• [Records supplied]:
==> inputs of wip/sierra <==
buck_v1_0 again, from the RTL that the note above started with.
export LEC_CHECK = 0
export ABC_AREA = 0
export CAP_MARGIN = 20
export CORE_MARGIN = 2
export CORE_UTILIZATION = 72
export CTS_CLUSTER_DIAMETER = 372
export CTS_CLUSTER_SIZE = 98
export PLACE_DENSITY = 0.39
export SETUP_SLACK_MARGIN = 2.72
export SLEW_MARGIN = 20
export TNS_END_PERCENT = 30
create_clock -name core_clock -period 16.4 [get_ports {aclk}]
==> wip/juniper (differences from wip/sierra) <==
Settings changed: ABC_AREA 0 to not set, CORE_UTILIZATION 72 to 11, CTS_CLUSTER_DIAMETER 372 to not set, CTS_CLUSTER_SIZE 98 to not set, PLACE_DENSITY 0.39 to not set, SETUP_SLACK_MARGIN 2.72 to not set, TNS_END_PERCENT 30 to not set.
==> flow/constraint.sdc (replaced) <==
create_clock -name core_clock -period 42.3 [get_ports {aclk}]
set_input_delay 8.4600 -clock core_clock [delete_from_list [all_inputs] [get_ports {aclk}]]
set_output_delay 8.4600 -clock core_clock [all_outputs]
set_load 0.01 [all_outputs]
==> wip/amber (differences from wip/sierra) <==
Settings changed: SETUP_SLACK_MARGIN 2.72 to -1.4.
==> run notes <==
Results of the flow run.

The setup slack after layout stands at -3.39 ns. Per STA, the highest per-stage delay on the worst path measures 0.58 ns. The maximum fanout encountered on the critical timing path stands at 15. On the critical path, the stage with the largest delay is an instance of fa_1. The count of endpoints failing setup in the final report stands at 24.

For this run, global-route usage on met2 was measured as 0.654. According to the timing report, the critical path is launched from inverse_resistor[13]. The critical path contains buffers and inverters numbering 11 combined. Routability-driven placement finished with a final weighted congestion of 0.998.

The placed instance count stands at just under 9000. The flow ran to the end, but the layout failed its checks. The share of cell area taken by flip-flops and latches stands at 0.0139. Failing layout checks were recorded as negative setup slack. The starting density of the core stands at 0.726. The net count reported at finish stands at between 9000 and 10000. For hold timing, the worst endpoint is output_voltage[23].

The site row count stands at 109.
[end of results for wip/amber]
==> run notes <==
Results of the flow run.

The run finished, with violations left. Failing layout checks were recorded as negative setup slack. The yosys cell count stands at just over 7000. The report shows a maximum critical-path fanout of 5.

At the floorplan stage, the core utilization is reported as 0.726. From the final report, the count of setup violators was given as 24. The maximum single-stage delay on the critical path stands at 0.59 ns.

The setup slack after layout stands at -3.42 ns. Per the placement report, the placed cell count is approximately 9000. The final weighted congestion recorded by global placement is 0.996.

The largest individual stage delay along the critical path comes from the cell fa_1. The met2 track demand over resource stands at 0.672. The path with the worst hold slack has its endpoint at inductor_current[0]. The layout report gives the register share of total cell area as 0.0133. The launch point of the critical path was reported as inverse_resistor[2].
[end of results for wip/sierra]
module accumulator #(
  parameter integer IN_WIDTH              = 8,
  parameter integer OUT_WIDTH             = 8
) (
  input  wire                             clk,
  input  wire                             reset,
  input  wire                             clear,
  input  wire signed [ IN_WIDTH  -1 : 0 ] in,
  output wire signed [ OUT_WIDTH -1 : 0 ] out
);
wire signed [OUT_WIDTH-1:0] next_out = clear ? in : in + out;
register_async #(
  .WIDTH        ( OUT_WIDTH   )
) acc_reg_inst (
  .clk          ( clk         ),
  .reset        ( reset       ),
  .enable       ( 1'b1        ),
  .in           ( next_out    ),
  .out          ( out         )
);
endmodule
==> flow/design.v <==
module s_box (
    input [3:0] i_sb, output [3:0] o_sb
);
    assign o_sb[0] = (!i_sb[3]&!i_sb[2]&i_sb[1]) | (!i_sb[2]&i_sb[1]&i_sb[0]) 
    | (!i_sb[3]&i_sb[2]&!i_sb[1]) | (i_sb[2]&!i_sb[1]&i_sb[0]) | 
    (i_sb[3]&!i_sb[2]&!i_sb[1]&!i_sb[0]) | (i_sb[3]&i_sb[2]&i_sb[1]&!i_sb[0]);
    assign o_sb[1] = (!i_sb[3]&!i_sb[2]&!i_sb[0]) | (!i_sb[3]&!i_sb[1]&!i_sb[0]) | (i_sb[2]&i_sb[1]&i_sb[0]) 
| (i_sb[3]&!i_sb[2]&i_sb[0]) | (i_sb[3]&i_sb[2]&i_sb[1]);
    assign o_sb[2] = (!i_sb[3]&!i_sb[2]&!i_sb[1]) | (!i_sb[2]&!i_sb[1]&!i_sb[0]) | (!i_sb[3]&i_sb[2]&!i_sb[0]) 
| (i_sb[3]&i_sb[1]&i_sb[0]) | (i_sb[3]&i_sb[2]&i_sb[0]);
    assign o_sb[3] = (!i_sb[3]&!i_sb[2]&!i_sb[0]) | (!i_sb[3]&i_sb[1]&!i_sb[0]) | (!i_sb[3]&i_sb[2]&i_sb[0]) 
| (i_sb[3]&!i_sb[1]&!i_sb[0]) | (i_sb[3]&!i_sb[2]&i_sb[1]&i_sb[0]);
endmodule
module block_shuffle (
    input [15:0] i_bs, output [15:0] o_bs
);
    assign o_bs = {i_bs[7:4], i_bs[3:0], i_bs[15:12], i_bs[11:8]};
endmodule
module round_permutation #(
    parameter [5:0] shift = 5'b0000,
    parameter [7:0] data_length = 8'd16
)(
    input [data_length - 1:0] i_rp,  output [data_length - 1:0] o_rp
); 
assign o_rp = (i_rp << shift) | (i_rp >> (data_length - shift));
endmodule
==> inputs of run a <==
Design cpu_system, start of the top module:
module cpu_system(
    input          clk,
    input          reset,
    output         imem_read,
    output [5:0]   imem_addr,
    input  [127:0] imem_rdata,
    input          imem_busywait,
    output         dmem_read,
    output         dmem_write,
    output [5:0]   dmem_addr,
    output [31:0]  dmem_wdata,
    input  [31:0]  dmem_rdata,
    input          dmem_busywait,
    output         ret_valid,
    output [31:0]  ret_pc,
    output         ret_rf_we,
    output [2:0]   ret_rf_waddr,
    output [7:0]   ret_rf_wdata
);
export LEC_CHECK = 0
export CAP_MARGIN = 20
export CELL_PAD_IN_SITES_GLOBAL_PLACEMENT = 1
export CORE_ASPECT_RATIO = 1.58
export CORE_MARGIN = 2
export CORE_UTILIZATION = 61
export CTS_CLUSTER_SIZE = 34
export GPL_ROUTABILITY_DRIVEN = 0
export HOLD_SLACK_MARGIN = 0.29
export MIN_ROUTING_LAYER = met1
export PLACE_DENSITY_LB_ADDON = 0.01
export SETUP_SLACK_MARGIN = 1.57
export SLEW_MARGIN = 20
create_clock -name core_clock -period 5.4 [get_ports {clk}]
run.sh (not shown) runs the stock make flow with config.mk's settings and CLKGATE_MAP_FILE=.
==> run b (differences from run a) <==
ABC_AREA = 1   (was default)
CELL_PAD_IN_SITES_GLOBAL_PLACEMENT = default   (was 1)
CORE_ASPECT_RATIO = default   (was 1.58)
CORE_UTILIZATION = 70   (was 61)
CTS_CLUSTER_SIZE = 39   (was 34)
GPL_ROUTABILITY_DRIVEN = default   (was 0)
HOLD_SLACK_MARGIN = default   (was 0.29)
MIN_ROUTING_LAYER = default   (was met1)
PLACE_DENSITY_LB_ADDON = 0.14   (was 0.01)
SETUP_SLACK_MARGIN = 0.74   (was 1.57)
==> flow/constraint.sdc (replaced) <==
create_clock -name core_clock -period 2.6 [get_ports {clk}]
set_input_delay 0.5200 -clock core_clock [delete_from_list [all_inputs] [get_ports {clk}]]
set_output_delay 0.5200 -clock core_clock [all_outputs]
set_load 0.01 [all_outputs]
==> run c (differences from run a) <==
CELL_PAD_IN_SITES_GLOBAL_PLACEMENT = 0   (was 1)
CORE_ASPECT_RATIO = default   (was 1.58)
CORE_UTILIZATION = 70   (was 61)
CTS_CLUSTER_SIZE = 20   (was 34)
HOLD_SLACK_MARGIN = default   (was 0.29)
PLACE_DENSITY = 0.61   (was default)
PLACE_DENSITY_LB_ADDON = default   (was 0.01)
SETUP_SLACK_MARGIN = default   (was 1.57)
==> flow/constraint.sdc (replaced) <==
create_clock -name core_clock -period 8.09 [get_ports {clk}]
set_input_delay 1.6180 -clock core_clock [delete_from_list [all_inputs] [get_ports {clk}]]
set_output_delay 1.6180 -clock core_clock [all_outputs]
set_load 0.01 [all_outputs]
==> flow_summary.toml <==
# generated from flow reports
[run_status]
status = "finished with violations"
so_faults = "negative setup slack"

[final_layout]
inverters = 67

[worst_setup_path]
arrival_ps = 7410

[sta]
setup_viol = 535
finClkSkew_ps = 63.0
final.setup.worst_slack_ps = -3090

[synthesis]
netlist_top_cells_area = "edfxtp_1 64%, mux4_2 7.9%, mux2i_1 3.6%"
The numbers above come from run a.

• [Directions for this task]:
Check each line of the records for the word "fanout" and extract those that contain it.

• [Task answer]:
The setup slack after layout stands at -3.39 ns. Per STA, the highest per-stage delay on the worst path measures 0.58 ns. The maximum fanout encountered on the critical timing path stands at 15. On the critical path, the stage with the largest delay is an instance of fa_1. The count of endpoints failing setup in the final report stands at 24.
The run finished, with violations left. Failing layout checks were recorded as negative setup slack. The yosys cell count stands at just over 7000. The report shows a maximum critical-path fanout of 5.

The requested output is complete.